An isolated tribesman in the remote jungles of Brazil
© Ricardo StuckertAn isolated tribesman in the remote jungles of Brazil prepares to launch an arrow at a low-flying helicopter last week.
Aerial photographs of an isolated tribe in the Brazilian rain forest are yielding a sensational new look at a Neolithic way of life that has all but disappeared from the face of the Earth.

The high-resolution images, taken from a helicopter last week by Brazilian photographer Ricardo Stuckert, offer an unprecedented glimpse of a vibrant indigenous community living in complete isolation in the depths of the Amazon jungle. National Geographic obtained first-time rights from Stuckert to publish a selection.

"I felt like I was a painter in the last century," Stuckert said, describing his reaction to seeing the natives. "To think that in the 21st century, there are still people who have no contact with civilization, living like their ancestors did 20,000 years ago—it's a powerful emotion."
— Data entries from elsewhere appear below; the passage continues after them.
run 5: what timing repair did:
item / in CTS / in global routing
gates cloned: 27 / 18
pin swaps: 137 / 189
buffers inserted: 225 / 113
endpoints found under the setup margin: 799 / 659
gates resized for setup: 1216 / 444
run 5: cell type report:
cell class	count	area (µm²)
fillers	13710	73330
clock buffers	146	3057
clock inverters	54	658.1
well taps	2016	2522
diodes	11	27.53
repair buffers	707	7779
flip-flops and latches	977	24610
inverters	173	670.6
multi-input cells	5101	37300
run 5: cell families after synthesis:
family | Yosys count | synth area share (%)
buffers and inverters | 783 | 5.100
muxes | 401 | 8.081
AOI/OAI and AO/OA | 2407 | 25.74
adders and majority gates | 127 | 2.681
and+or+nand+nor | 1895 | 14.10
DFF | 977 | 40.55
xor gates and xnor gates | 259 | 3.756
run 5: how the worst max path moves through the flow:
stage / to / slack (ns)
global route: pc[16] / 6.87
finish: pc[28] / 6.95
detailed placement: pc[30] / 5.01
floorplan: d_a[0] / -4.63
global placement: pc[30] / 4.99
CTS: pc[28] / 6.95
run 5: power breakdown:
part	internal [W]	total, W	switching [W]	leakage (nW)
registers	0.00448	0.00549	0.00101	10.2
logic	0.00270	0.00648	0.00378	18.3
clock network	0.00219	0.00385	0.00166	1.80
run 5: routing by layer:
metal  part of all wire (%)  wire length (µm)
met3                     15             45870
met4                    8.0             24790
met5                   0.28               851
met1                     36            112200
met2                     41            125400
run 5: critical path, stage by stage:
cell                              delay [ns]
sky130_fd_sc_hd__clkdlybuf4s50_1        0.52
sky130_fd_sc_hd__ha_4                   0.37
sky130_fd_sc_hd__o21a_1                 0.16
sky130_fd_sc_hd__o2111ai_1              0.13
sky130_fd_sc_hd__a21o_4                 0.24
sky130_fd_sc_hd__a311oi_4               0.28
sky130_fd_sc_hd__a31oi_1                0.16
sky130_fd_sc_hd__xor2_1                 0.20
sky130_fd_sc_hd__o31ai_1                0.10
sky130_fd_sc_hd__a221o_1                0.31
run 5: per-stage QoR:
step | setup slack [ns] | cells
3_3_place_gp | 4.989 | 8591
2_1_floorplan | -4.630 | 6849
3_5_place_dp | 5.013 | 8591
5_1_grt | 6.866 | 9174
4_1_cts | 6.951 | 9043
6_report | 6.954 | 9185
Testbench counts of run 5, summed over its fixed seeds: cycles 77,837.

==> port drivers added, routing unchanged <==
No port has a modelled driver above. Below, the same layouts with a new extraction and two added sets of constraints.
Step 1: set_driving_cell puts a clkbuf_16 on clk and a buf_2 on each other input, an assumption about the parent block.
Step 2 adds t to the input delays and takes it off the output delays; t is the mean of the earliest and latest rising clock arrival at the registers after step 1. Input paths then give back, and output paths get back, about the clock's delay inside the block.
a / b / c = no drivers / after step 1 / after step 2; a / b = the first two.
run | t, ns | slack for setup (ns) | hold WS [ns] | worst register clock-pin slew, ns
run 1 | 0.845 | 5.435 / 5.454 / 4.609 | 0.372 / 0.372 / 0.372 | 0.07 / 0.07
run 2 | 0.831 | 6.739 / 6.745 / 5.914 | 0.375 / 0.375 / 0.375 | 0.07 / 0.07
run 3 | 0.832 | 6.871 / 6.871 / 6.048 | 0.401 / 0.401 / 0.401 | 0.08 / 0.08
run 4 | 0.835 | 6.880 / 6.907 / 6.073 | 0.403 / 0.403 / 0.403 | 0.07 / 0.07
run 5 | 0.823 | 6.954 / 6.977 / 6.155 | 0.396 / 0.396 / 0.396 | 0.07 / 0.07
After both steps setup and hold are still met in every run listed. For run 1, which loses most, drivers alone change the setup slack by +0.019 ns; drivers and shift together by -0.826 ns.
Context: an optimization exercise on an open-source flow, tuned for small area, a short achievable clock period and few clock cycles. The choices shown serve that exercise and are no tape-out recipe.
At most, simulation tests tie the RTL to the original design; equivalence was not proved.
No activity file was given, so power comes from the tool's default toggle rates.

Setup of north:
Design fewcore, start of the top module:
module fewcore (clk, reset, imem_addr, imem_rdata, dmem_addr, dmem_wdata, dmem_we, dmem_rdata);
	input clk, reset;
	output [31:0] imem_addr;
	input  [31:0] imem_rdata;
	output [31:0] dmem_addr;
	output [31:0] dmem_wdata;
	output dmem_we;
	input  [31:0] dmem_rdata;
	reg  [31:0] pcF;           
	reg         fv;            
	reg         again;         
	reg         start;         
	reg  [31:0] aX, oX;        
	reg  [31:0] zX;            
	reg         vX, jmpX, cEqX, cNeX, cLeX, cGeX;
	reg  [3:0]  ltX, eqX;       
	wire [31:0] sum;           
	wire [31:0] pcF4 = {pcF[31:2] + 30'd1, pcF[1:0]};
	wire        bLt = ltX[3] | eqX[3] & (ltX[2] | eqX[2] & (ltX[1] | eqX[1] & ltX[0]));
	wire        bEq = &eqX;
	wire        takeX = jmpX | (cEqX & bEq) | (cNeX & ~bEq) | (cLeX & (bLt | bEq)) | (cGeX & ~bLt);
	wire        redir = vX & takeX;
	wire        dHaz;
	wire        refetch = fv & dHaz & ~redir;
  ...
==> flow/config.mk <==
export PLATFORM = sky130hd
export DESIGN_NAME = fewcore
export DESIGN_NICKNAME = fewcore
export VERILOG_FILES = /design/flow/design.v
export SDC_FILE = /design/flow/constraint.sdc
export NUM_CORES = 4
export LEC_CHECK = 0
export ABC_AREA = 1
export CAP_MARGIN = 10
export CORE_MARGIN = 2
export CORE_UTILIZATION = 40
export PLACE_DENSITY = 0.6
export SLEW_MARGIN = 10
export TNS_END_PERCENT = 30
==> flow/constraint.sdc <==
create_clock -name core_clock -period 12.5 [get_ports {clk}]
set_input_delay 2.5000 -clock core_clock [delete_from_list [all_inputs] [get_ports {clk}]]
set_output_delay 2.5000 -clock core_clock [all_outputs]
set_load 0.01 [all_outputs]
standard.sh (not shown) runs the stock make flow with config.mk's settings and CLKGATE_MAP_FILE= SYNTH_SCRIPT=/design/flow/synth_recipe.tcl, a recipe that flattens the netlist after the stock synthesis.
==> flow/flow/run.sh <==
#!/bin/bash
# Own flow: the standard layout (standard.sh, unchanged synthesis) with
#  - the ports buffered by a plain buffer cell instead of the delay cell the
#    resizer picks by default,
#  - timing repair asked to leave setup margin,
#  - a clock tree of fewer, smaller buffers without dummy loads.
# make's full output goes to standard_make.log; ORFS's per-step logs stay
# under orfs/logs.
set -uo pipefail
MARGIN=7.5
CTS="-sink_clustering_enable -repair_clock_nets -dont_use_dummy_load -sink_clustering_size 20 -sink_clustering_max_diameter 130 -buf_list sky130_fd_sc_hd__clkbuf_16"
bash standard.sh "SETUP_SLACK_MARGIN=$MARGIN" \
  "BUFFER_PORTS_ARGS=-buffer_cell sky130_fd_sc_hd__buf_1" \
  "CTS_ARGS=$CTS" \
  finish > standard_make.log 2>&1
north reached the final stage; the timing, design-rule and antenna checks on its layout passed.
Testbench counts of north, summed over its fixed seeds: cycles 63,270.
[inputs] south vs north
- TNS_END_PERCENT changed from 30 to 10
Notes after the runs:
- Diff north -> south | global-route usage | decrease of 0.32 points
- Compared with north, south shows a sum of routed wire length over all layers that is 2000 um lower.
- Cell count | south below north
- Number of global-route vias before repair shrinks slightly when moving from north to south.
- south ended up with reset as its startpoint of the worst setup timing path; north ended up with oX[0].
- What south reported for number of buffers outside the clock class in the layout has to be multiplied by 1.17 to get the figure for north.
- The core of south is less densely filled than that of north.
- Delta (south minus north): routing usage on met2 fell 0.41 points; wire length on met3 climbed 470 um; biggest cell delay along the critical path grew by 0.15 ns; post-detailed-route via-to-cell ratio now sits at about the same level.

## JK
Another version of the RTL of fewcore (not shown whole).
Size: ~4500 cells after synthesis, ~690 flip-flops, about 160 I/O pins, ~37000 sq um of cells after synthesis.
==> flow/design.v (excerpt) <==
module fewcore (clk, reset, imem_addr, imem_rdata, dmem_addr, dmem_wdata, dmem_we, dmem_rdata);
	input clk, reset;
	output [31:0] imem_addr;
	input  [31:0] imem_rdata;
	output [31:0] dmem_addr;
	output [31:0] dmem_wdata;
	output dmem_we;
	input  [31:0] dmem_rdata;
	reg  [31:0] pcF;           
	reg         start;         
	wire        fv = ~start;   
	reg  [31:0] aX, oX;        
	reg  [31:0] zX;            
	reg         vX, rfX, jmpX, cEqX, cNeX, cLeX, cGeX;
	reg  [3:0]  ltX, eqX;       
	wire [31:0] sum;           
	wire [31:0] pcF4 = {pcF[31:2] + 30'd1, pcF[1:0]};
	wire        bLt = ltX[3] | eqX[3] & (ltX[2] | eqX[2] & (ltX[1] | eqX[1] & ltX[0]));
	wire        bEq = &eqX;
	wire        takeX = jmpX | (cEqX & bEq) | (cNeX & ~bEq) | (cLeX & (bLt | bEq)) | (cGeX & ~bLt);
	wire        redirS = vX & takeX;   
	wire        redir  = redirS | rfX;    
	wire        dHaz;
	assign imem_addr = redirS ? {sum[31:1], 1'b0} : rfX ? aX : start ? 32'b0 : pcF4;
	always @(posedge clk) begin
		pcF <= imem_addr;
		if (reset) start <= 1'b1;
		else       start <= 1'b0;
	end
	wire [3:0]  dRs1, dRs2, dRd;
	wire [31:0] dImm;
	wire dUses1, dUses2, dBImm, dWr, dLoad, dStore, dJal, dJalr, dSub, dCmpUns;
	wire dRSum, dRLt, dRXor, dROr, dRAnd, dRSh, dRImm, dRTgt, dRNpc, dShLeft;
  ...
clock: 12.5 ns
lec_check: 0
abc_area: 1
cap_margin: 10
core_margin: 2
core_utilization: 40
place_density: 0.6
slew_margin: 10
tns_end_percent: 10
Scripts as last shown in full above: flow/flow/run.sh
JK did not stop at any stage, and its layout met the timing, design-rule and antenna checks.
Input-level comparison between MS and JK:
Settings: TNS_END_PERCENT now 0, was 10.
==> comparison <==
MS and JK ended up with nearly the same tightest hold margin.
Delta (MS minus JK): mean post-synth cell area held; met1 routing resource usage after global routing flat.
NOTE: maximum clock frequency in MS falls short of that of JK
Against JK, MS reports a total routed wirelength that is lower.
Largest net degree at the start of global routing delta (JK -> MS): insignificant
Between MS and JK, combinational fraction of design power is lower for MS, JK comes in above that.
Final worst setup slack, MS and JK: larger value in JK
Compared with JK, worst IR drop on VDD in MS decreased slightly.
Higher total number of vias was reported by JK, not MS.
Function was not checked in any run of this note: the RTL went through the layout flow alone.

Setup of lane 1:
fewcore, a different RTL version from the one above (not shown whole).
Size: about 4,600 cells after synthesis, roughly 690 flip-flops, ~0.038 mm^2 of cells after synthesis.
export LEC_CHECK = 0
export ABC_AREA = 1
export CAP_MARGIN = 20
export CORE_MARGIN = 2
export CORE_UTILIZATION = 55
export PLACE_DENSITY = 0.7
export SLEW_MARGIN = 20
create_clock -name core_clock -period 12.5 [get_ports {clk}]
==> flow/flow/run.sh <==
#!/bin/bash
# Own flow: the standard layout (standard.sh, unchanged synthesis) with
#  - the ports buffered by a plain buffer cell instead of the delay cell the
#    resizer picks by default,
#  - timing repair asked to leave setup margin,
#  - a clock tree of fewer, smaller buffers without dummy loads.
# make's full output goes to standard_make.log; ORFS's per-step logs stay
# under orfs/logs.
set -uo pipefail
MARGIN=6.5
CTS="-sink_clustering_enable -repair_clock_nets -dont_use_dummy_load -sink_clustering_size 16 -sink_clustering_max_diameter 120 -buf_list sky130_fd_sc_hd__clkbuf_16"
bash standard.sh "SETUP_SLACK_MARGIN=$MARGIN" \
  "BUFFER_PORTS_ARGS=-buffer_cell sky130_fd_sc_hd__buf_2" \
  "CTS_ARGS=$CTS" \
  finish > standard_make.log 2>&1
Lane 1 reached the end of the flow, and the finished layout is clean on the timing, design-rule and antenna checks.
Testbench counts of lane 1, summed over its fixed seeds: cycles 63,270.
--- input diff lane 1..lane 2 ---
Settings: CORE_UTILIZATION changed from 55 to 40; TNS_END_PERCENT newly set to 0; PLACE_DENSITY changed from 0.7 to 0.6.
--- a/flow/flow/run.sh
+++ b/flow/flow/run.sh
@@ -9,4 +9,4 @@
 set -uo pipefail
-MARGIN=6.5
-CTS="-sink_clustering_enable -repair_clock_nets -dont_use_dummy_load -sink_clustering_size 16 -sink_clustering_max_diameter 120 -buf_list sky130_fd_sc_hd__clkbuf_16"
+MARGIN=7
+CTS="-sink_clustering_enable -repair_clock_nets -dont_use_dummy_load -sink_clustering_size 22 -sink_clustering_max_diameter 140 -buf_list sky130_fd_sc_hd__clkbuf_16"
 bash standard.sh "SETUP_SLACK_MARGIN=$MARGIN" \
==> run notes <==
Fmax | lane 2 vs lane 1 | lane 2 faster. Lane 2 against lane 1: ratio of cells with drive above 1 in the final layout up 6.4 points; largest fanout of any net on the critical path -15; sink count of the clock tree held steady; total half-perimeter wirelength after legalization and detailed placement increased about 4%. Compared to lane 1, lane 2 shows a wider setup margin. The run showing the greater placement-stage worst setup slack is lane 1. ~same area taken by flip-flops and latches in lane 2 and lane 1. Between lane 2 and lane 1, the smallest hold slack is lower for lane 1. Result for lane 2 and lane 1: all clean.
Inputs modified between lane 2 and lane 3:
Settings: TNS_END_PERCENT no longer set, was 0.
--- a/flow/flow/run.sh
+++ b/flow/flow/run.sh
@@ -9,3 +9,3 @@
 set -uo pipefail
-MARGIN=7
+MARGIN=6.5
 CTS="-sink_clustering_enable -repair_clock_nets -dont_use_dummy_load -sink_clustering_size 22 -sink_clustering_max_diameter 140 -buf_list sky130_fd_sc_hd__clkbuf_16"
--- outcome ---
- NOTE area of all placed cells without fillers lane 2->lane 3 decreased by a few percent
- Lane 2 ended up with more cell instances than lane 3 did.
- The lower number of filler instances in the final layout came out of lane 2.
- Lane 3 and lane 2 ended up with nearly the same total cell area at the placement stage.
- Power of lane 3 falls short of that of lane 2 slightly.
Input changes introduced in lane 4 (baseline for comparison: lane 3):
Settings: an added TNS_END_PERCENT of 0.
--- a/flow/flow/run.sh
+++ b/flow/flow/run.sh
@@ -9,3 +9,3 @@
 set -uo pipefail
-MARGIN=6.5
+MARGIN=7.5
 CTS="-sink_clustering_enable -repair_clock_nets -dont_use_dummy_load -sink_clustering_size 22 -sink_clustering_max_diameter 140 -buf_list sky130_fd_sc_hd__clkbuf_16"
[summary]
dmem_rdata[28] as the critical path launch point was reported by lane 4, and imem_rdata[15] by lane 3. Diff lane 3 -> lane 4: net switching component of the power up 2.0%; global-route wire length before repair went up by about 3%; layout buffer count excluding clock buffers saw an increase; number of optimization iterations in the first detailed-route pass higher; share of the clock period used by the worst path after layout lower. In the metrics for lane 3 and lane 4, the one carrying the lower total power is lane 3. Between lane 3 and lane 4, the relative contribution of the clock network to total power does not differ in any meaningful way.

fewcore, a different RTL version from the one above (not shown whole).
For scale: ~4,400 cells after synthesis, roughly 690 flip-flops, about 160 I/O pins, ~0.038 mm² of cells after synthesis.
export LEC_CHECK = 0
export ABC_AREA = 1
export CAP_MARGIN = 10
export CORE_MARGIN = 2
export CORE_UTILIZATION = 40
export PLACE_DENSITY = 0.6
export SLEW_MARGIN = 10
export TNS_END_PERCENT = 0
create_clock -name core_clock -period 12.5 [get_ports {clk}]
==> flow/flow/run.sh <==
#!/bin/bash
# Own flow: the standard layout (standard.sh, unchanged synthesis) with
#  - the ports buffered by a plain buffer cell instead of the delay cell the
#    resizer picks by default,
#  - timing repair asked to leave setup margin,
#  - a clock tree of fewer, smaller buffers without dummy loads.
# make's full output goes to standard_make.log; ORFS's per-step logs stay
# under orfs/logs.
set -uo pipefail
MARGIN=7.5
CTS="-sink_clustering_enable -repair_clock_nets -dont_use_dummy_load -sink_clustering_size 14 -sink_clustering_max_diameter 100 -buf_list sky130_fd_sc_hd__clkbuf_8"
bash standard.sh "SETUP_SLACK_MARGIN=$MARGIN" \
  "BUFFER_PORTS_ARGS=-buffer_cell sky130_fd_sc_hd__buf_1" \
  "CTS_ARGS=$CTS" \
  finish > standard_make.log 2>&1
Testbench counts at the start, summed over its fixed seeds: cycles 63,270.
Next try:
--- a/flow/flow/run.sh
+++ b/flow/flow/run.sh
@@ -8,6 +8,6 @@
 # under orfs/logs.
 set -uo pipefail
-MARGIN=7.5
-CTS="-sink_clustering_enable -repair_clock_nets -dont_use_dummy_load -sink_clustering_size 14 -sink_clustering_max_diameter 100 -buf_list sky130_fd_sc_hd__clkbuf_8"
+MARGIN=6.5
+CTS="-sink_clustering_enable -repair_clock_nets -dont_use_dummy_load -sink_clustering_size 20 -sink_clustering_max_diameter 130 -buf_list sky130_fd_sc_hd__clkbuf_16"
 bash standard.sh "SETUP_SLACK_MARGIN=$MARGIN" \
   "BUFFER_PORTS_ARGS=-buffer_cell sky130_fd_sc_hd__buf_1" \
=> The new run completed with no timing, DRC or antenna violations; routed wire length went down by 2.1%; clock power went up by about 10%; power went down by 0.75%; first-iteration DRC count went down by 1.5%; hold slack degrades by 0.011 ns; worst setup slack degrades by 0.23 ns.
Next try:
--- a/flow/flow/run.sh
+++ b/flow/flow/run.sh
@@ -8,5 +8,5 @@
 # under orfs/logs.
 set -uo pipefail
-MARGIN=6.5
+MARGIN=7.5
 CTS="-sink_clustering_enable -repair_clock_nets -dont_use_dummy_load -sink_clustering_size 20 -sink_clustering_max_diameter 130 -buf_list sky130_fd_sc_hd__clkbuf_16"
 bash standard.sh "SETUP_SLACK_MARGIN=$MARGIN" \
--- a/flow/config.mk
+++ b/flow/config.mk
@@ -7,8 +7,9 @@
 export LEC_CHECK = 0
 export ABC_AREA = 1
-export CAP_MARGIN = 10
+export CAP_MARGIN = 5
 export CORE_MARGIN = 2
 export CORE_UTILIZATION = 40
+export GPL_ROUTABILITY_DRIVEN = 0
 export PLACE_DENSITY = 0.6
-export SLEW_MARGIN = 10
+export SLEW_MARGIN = 5
 export TNS_END_PERCENT = 0
Result:
- The new run completed and failed the layout checks on capacitance limit, slew limit
- first-iteration DRC count increases by 10%
- routed wire length decreases by 0.52%
- via count increases by 3.8%
- total power increases by 4.4%
- global-route usage decreases by 0.95 points
- utilization increases by 2.3 points
- sequential power barely changes
- die area does not change
- setup slack gets better by 0.25 ns

what the ideal ports hide:
The flow's constraints put no driver on any port. The routed layouts listed below were extracted and timed again, unchanged, in two steps.
Step 1 assumes that a clkbuf_16 drives the clock port and a buf_2 every other input.
Step 2 moves the port delays by t, midway between the first and last clock arrival at a register: inputs arrive t later, outputs are due t later. That takes back most of the time a late clock gives input paths.
Three values: no drivers, after step 1, after step 2; two values: the first two.
| run | t, ns | setup slack, ns | worst hold slack (ns) | worst register clock-pin slew, ns |
|---|---|---|---|---|
| north | 0.687 | 6.855 / 6.783 / 6.620 | 0.324 / 0.324 / 0.324 | 0.11 / 0.11 |
| south | 0.692 | 6.817 / 6.768 / 6.436 | 0.321 / 0.321 / 0.321 | 0.11 / 0.11 |
| JK | 0.684 | 6.798 / 6.730 / 6.148 | 0.334 / 0.334 / 0.334 | 0.09 / 0.09 |
| MS | 0.688 | 6.607 / 6.554 / 5.866 | 0.334 / 0.334 / 0.334 | 0.09 / 0.09 |
| lane 1 | 0.701 | 6.524 / 6.512 / 5.863 | 0.321 / 0.321 / 0.321 | 0.09 / 0.09 |
| lane 2 | 0.681 | 6.867 / 6.792 / 6.239 | 0.327 / 0.327 / 0.327 | 0.11 / 0.11 |
| lane 3 | 0.683 | 6.466 / 6.516 / 5.833 | 0.339 / 0.339 / 0.339 | 0.11 / 0.11 |
| lane 4 | 0.675 | 6.844 / 6.799 / 6.225 | 0.336 / 0.336 / 0.336 | 0.11 / 0.11 |
| the first run of note 4 | 0.832 | 6.693 / 6.628 / 6.003 | 0.344 / 0.344 / 0.344 | 0.11 / 0.11 |
| the second run of note 4 | 0.669 | 6.465 / 6.399 / 5.896 | 0.333 / 0.333 / 0.333 | 0.10 / 0.10 |
| the third run of note 4 | 0.686 | 6.718 / 6.650 / 6.259 | 0.338 / 0.338 / 0.338 | 0.10 / 0.10 |
For MS, which loses most, drivers alone change the setup slack by -0.053 ns; drivers and shift together by -0.741 ns.
Source: an optimization exercise on an open RTL-to-GDS flow (aim: small area and a short achievable clock period). Production flows keep margins and buffers that such runs may drop. Only simulation tests tie the RTL to the original design; equivalence was not proved.

## flow/design.v (module list and top-level ports; edited modules follow where they fit)
// module fm_mult: 9 lines
// module conv2d: 4830 lines
// module fa3: 4 lines
module conv2d#(
    parameter   CONV_WIDTH      = 'd8 ,
    parameter   CONV_HEIGHT     = 'd8 
)(
    input clk   ,
    input rst_n ,
    input                matrix_vsync ,
    input                matrix_href  ,
    input        [6:0]   matrix_h_cnt       ,
    input        [6:0]   matrix_v_cnt       ,
    input signed [15:0]   conv_bias   ,
    input        [143:0]  fm_data     ,
    input        [143:0]  conv_weight ,
    output reg        [6:0]  conv_h_cnt ,
    output reg        [6:0]  conv_v_cnt ,
    output reg               conv_href  ,
    output reg               conv_vsync ,
    output reg signed [31:0] conv_result
);
  // ...
==> flow/flow/run.sh <==
#!/bin/bash
# The standard layout (standard.sh: standard synthesis, floorplan, place, CTS, route,
# finish), except that the port buffers that buffer_ports inserts are
# sky130_fd_sc_hd__buf_2 instead of the delay buffer it picks by default.
# The full make output goes to standard.log here; ORFS's per-step logs stay in orfs/logs/.
set -uo pipefail
export BUFFER_PORTS_ARGS="-buffer_cell sky130_fd_sc_hd__buf_2"
bash standard.sh > standard.log 2>&1
==> flow/standard.sh <==
#!/bin/bash
# synth_recipe.tcl (not shown) runs the flow's synth.tcl, then flattens the netlist and writes it again
# the make line also repeats each setting of config.mk as NAME=value (left out here)
make -C /OpenROAD-flow-scripts/flow DESIGN_CONFIG=/design/flow/config.mk WORK_HOME=/design/flow/orfs CLKGATE_MAP_FILE= SYNTH_SCRIPT=/design/flow/synth_recipe.tcl "${@:-finish}"
==> flow/config.mk <==
export PLATFORM = sky130hd
export DESIGN_NAME = conv2d
export DESIGN_NICKNAME = conv2d
export VERILOG_FILES = /design/flow/design.v
export SDC_FILE = /design/flow/constraint.sdc
export NUM_CORES = 4
export LEC_CHECK = 0
export CAP_MARGIN = 20
export CORE_MARGIN = 2
export CORE_UTILIZATION = 55
export SETUP_SLACK_MARGIN = 5.0
export SLEW_MARGIN = 20
export SYNTH_HIERARCHICAL = 1
==> flow/constraint.sdc <==
create_clock -name core_clock -period 10.0 [get_ports {clk}]
set_input_delay 2.0000 -clock core_clock [delete_from_list [all_inputs] [get_ports {clk}]]
set_output_delay 2.0000 -clock core_clock [all_outputs]
set_load 0.01 [all_outputs]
Stuckert's close-up photographs taken near Brazil's border with Peru show details about these Indians that had previously escaped the notice of experts, such as their use of elaborate body paint and the way they cut their hair. "We thought they all cut their hair in the same way," said José Carlos Meirelles, who has worked with and studied Brazil's indigenous tribes for more than 40 years. "Not true. You can see they have many different styles. Some look very punk."
Indians warily watch a helicopter while one strings his bow
© Ricardo StuckertIndians warily watch a helicopter while one strings his bow.
The same tribe gained global attention in 2008, when agents from Brazil's indigenous affairs agency, Fundação Nacional do Índio—known by its acronym, FUNAI—released photographs of tribesmen in red body paint launching arrows at their low-flying airplane.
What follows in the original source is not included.